Record extracts.
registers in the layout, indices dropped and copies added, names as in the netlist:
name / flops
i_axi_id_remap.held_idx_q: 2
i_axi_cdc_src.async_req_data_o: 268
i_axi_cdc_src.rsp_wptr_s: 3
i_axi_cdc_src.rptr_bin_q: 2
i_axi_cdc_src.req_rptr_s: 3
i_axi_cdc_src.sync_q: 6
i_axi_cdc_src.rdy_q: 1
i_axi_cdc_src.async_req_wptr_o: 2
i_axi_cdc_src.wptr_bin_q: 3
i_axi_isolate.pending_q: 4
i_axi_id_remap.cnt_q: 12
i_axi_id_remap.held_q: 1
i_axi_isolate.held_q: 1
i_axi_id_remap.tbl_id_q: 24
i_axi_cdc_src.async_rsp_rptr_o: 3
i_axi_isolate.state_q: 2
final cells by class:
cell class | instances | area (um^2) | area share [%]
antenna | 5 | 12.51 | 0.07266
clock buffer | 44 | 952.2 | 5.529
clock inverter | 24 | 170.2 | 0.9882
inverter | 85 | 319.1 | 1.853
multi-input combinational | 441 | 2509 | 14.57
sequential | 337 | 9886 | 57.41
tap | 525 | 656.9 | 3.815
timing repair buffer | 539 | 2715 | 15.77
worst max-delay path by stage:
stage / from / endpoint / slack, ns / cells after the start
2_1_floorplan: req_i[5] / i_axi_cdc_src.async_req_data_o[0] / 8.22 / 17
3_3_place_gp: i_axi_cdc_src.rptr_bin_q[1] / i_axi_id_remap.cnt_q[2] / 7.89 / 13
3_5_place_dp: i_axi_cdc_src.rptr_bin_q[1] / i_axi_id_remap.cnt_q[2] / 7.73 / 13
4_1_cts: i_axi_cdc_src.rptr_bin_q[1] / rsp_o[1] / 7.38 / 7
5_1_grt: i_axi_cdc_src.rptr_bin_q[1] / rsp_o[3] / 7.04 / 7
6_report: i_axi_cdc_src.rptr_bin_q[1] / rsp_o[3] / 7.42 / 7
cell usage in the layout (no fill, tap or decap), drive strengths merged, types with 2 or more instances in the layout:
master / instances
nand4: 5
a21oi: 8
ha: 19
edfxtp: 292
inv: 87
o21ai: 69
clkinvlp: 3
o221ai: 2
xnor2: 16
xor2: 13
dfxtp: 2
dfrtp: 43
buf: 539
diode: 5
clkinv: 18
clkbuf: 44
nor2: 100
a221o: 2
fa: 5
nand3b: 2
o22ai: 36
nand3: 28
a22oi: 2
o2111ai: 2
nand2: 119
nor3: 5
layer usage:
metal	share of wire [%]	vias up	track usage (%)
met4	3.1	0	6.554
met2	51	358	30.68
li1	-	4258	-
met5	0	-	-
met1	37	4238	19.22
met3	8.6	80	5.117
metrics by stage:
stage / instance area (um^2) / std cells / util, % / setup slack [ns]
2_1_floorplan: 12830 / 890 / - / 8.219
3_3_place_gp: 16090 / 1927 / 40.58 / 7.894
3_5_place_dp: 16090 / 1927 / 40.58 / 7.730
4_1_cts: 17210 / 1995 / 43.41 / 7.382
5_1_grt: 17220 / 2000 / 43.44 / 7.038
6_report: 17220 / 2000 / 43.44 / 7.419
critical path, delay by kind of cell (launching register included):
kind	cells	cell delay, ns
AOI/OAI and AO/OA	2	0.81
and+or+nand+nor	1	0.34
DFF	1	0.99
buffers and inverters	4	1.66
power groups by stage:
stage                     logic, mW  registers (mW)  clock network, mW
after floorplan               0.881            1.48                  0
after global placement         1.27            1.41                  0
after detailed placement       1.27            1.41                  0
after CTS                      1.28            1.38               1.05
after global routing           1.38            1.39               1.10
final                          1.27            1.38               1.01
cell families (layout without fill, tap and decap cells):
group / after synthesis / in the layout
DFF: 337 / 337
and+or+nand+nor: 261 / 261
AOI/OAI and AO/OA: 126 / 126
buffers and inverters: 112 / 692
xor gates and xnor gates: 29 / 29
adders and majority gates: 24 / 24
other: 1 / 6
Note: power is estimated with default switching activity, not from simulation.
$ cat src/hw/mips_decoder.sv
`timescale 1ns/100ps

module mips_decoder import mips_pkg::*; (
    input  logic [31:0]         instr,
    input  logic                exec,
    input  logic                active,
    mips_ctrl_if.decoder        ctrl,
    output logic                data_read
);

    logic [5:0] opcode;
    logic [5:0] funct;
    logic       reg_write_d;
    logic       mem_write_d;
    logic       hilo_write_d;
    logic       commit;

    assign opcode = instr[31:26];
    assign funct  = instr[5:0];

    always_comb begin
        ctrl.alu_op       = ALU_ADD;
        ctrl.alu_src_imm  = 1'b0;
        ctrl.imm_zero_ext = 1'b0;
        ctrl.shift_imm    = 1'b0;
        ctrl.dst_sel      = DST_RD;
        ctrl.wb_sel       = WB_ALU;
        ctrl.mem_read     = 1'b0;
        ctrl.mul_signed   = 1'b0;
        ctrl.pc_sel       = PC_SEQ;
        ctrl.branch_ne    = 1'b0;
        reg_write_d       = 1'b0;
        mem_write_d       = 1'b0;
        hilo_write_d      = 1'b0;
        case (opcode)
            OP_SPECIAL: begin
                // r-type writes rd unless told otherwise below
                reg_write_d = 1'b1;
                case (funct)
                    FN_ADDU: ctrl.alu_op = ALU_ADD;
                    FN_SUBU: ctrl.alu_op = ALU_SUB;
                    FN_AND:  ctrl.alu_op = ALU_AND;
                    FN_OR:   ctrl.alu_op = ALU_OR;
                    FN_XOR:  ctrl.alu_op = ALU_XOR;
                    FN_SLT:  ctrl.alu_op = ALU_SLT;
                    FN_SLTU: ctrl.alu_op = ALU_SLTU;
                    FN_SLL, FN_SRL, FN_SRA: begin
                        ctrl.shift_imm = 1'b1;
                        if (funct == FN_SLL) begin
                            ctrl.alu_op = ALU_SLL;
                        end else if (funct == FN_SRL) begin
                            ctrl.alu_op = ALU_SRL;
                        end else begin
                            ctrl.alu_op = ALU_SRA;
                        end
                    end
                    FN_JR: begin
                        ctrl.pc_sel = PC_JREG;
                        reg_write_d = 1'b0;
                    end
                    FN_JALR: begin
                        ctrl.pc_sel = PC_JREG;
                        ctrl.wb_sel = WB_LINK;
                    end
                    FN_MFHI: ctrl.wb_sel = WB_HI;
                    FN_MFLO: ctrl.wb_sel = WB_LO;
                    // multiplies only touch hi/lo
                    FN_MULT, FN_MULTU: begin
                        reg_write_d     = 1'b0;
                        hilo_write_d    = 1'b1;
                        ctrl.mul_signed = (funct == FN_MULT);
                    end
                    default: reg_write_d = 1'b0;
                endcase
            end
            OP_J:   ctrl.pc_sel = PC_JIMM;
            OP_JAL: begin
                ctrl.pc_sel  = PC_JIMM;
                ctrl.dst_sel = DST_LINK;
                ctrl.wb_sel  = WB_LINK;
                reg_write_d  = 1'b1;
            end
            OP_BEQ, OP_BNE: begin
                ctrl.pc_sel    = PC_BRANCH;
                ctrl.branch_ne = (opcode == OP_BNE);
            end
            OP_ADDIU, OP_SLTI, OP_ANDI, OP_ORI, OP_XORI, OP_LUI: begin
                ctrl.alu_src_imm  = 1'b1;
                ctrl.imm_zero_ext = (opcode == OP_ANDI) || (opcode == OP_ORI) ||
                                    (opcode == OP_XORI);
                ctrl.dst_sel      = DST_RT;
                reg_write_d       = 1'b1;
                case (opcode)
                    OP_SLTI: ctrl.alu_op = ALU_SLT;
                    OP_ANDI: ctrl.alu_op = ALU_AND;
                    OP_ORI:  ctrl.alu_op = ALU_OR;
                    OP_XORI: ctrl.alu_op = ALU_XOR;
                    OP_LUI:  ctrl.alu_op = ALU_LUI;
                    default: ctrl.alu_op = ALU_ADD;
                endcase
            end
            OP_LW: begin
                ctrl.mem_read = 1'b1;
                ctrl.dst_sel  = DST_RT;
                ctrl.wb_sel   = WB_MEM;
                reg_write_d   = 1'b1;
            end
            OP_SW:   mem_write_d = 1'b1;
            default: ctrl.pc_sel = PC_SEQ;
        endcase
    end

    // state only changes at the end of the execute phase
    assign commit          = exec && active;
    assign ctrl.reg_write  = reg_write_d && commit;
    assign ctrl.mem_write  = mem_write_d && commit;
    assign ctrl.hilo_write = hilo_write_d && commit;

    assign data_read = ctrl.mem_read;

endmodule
* * *
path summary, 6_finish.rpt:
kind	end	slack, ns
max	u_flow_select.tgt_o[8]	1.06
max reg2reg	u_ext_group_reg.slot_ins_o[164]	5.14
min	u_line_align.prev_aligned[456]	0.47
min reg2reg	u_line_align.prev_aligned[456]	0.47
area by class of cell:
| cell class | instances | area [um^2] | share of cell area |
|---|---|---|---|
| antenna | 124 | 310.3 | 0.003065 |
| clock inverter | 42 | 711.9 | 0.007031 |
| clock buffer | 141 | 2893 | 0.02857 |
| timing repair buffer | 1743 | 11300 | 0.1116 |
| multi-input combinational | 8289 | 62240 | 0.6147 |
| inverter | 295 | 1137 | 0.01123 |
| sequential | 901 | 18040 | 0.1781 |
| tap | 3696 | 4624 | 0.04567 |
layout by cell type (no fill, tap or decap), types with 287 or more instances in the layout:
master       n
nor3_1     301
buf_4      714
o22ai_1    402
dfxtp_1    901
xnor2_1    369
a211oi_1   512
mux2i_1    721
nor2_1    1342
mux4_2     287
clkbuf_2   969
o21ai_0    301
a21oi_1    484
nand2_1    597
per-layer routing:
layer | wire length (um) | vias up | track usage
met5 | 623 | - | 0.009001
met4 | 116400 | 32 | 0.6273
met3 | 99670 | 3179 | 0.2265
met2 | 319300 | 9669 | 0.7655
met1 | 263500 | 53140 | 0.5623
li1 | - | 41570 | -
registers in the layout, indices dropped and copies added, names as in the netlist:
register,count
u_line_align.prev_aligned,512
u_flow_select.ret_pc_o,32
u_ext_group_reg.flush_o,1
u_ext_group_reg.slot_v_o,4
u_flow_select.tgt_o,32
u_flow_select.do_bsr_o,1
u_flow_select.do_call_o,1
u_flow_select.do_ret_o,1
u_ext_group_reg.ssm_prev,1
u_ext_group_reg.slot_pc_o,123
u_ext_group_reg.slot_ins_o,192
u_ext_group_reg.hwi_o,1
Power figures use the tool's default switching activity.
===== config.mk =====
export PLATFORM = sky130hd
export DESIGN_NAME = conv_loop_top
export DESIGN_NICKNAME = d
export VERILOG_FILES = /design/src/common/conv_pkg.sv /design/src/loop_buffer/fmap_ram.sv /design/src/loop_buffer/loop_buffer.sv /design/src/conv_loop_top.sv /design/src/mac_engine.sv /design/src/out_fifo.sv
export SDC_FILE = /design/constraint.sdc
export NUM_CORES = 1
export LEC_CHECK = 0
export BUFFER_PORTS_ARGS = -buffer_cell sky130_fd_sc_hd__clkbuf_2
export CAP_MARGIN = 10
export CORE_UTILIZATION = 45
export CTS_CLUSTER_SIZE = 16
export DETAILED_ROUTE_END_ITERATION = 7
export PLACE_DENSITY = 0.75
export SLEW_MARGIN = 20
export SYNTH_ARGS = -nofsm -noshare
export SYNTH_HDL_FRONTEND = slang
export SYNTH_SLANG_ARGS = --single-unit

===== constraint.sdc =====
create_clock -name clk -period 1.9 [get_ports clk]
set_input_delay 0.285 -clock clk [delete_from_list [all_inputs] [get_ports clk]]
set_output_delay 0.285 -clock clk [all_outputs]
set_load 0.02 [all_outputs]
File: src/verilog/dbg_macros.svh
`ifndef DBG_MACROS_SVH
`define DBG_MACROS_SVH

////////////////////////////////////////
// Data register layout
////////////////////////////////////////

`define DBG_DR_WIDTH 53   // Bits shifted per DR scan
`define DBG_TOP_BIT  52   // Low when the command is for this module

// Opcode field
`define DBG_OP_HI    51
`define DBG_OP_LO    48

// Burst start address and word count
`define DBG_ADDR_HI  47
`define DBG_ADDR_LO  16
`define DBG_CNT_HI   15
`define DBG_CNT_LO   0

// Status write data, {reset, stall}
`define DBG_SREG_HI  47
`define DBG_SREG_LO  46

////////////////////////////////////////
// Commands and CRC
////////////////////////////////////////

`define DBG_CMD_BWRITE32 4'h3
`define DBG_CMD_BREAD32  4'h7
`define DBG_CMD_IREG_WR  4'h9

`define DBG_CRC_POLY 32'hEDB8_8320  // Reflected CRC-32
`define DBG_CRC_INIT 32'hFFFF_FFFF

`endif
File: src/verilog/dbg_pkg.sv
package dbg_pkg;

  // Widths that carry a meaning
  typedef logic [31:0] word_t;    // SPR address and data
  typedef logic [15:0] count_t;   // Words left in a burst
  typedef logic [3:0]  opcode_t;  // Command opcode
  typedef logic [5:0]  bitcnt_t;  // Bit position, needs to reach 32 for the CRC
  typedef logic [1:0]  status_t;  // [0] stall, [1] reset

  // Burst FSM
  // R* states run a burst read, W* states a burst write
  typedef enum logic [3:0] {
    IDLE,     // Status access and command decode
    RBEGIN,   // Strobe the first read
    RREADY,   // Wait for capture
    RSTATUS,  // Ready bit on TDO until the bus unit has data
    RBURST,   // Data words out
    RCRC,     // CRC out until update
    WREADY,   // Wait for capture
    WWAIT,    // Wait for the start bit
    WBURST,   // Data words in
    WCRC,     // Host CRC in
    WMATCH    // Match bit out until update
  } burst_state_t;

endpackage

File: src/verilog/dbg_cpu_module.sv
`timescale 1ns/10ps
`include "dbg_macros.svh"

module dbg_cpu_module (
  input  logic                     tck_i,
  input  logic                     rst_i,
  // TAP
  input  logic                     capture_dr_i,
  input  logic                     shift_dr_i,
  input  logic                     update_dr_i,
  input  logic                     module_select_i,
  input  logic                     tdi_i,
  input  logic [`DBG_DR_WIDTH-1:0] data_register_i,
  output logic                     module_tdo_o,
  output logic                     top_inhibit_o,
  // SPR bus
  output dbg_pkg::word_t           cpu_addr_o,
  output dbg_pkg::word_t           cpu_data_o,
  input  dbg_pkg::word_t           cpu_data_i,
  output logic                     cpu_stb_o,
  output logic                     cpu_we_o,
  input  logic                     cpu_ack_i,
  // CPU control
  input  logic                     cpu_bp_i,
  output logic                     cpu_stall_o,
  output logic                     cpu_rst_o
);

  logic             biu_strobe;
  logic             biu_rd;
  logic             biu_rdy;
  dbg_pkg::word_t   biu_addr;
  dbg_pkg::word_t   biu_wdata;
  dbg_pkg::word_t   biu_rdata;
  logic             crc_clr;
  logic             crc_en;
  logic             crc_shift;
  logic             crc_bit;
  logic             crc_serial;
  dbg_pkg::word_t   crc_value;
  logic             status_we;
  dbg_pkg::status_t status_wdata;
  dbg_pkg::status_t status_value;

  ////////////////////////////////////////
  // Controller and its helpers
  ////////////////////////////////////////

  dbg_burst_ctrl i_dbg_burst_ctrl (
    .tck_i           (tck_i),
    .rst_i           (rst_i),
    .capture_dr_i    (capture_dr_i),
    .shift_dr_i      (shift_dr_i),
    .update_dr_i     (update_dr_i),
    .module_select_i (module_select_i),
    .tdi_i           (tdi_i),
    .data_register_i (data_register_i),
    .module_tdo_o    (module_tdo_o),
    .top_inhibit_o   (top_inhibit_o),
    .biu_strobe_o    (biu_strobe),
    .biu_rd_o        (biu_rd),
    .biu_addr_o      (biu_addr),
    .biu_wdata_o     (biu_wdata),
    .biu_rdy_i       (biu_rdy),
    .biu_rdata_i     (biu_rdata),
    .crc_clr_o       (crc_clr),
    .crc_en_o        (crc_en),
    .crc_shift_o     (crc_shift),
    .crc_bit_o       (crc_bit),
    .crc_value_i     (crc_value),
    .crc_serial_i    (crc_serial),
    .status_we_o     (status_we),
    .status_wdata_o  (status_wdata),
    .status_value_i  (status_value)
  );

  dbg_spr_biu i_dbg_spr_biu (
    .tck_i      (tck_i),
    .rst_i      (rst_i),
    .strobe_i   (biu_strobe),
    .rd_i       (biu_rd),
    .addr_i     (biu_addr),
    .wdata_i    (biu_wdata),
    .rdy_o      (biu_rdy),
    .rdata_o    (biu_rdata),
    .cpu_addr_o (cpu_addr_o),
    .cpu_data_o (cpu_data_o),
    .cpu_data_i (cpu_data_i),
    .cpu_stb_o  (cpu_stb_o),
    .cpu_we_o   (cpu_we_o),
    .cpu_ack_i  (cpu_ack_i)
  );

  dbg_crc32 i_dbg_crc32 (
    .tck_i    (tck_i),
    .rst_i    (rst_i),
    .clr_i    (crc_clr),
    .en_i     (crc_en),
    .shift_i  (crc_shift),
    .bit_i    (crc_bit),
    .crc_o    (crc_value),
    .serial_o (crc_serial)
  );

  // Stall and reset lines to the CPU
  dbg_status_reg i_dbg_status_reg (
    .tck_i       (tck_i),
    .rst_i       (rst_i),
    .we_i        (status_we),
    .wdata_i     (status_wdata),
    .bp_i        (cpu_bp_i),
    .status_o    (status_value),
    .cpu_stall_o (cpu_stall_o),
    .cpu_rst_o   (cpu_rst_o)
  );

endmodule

Task prompt. Could you reproduce, exactly, every line above from the line with "3_3_place_gp: 16090 / 1927 / 40.58 / 7.894" to the line with "other: 1 / 6", and no other line? Both ends count.

Response area.
3_3_place_gp: 16090 / 1927 / 40.58 / 7.894
3_5_place_dp: 16090 / 1927 / 40.58 / 7.730
4_1_cts: 17210 / 1995 / 43.41 / 7.382
5_1_grt: 17220 / 2000 / 43.44 / 7.038
6_report: 17220 / 2000 / 43.44 / 7.419
critical path, delay by kind of cell (launching register included):
kind	cells	cell delay, ns
AOI/OAI and AO/OA	2	0.81
and+or+nand+nor	1	0.34
DFF	1	0.99
buffers and inverters	4	1.66
power groups by stage:
stage                     logic, mW  registers (mW)  clock network, mW
after floorplan               0.881            1.48                  0
after global placement         1.27            1.41                  0
after detailed placement       1.27            1.41                  0
after CTS                      1.28            1.38               1.05
after global routing           1.38            1.39               1.10
final                          1.27            1.38               1.01
cell families (layout without fill, tap and decap cells):
group / after synthesis / in the layout
DFF: 337 / 337
and+or+nand+nor: 261 / 261
AOI/OAI and AO/OA: 126 / 126
buffers and inverters: 112 / 692
xor gates and xnor gates: 29 / 29
adders and majority gates: 24 / 24
other: 1 / 6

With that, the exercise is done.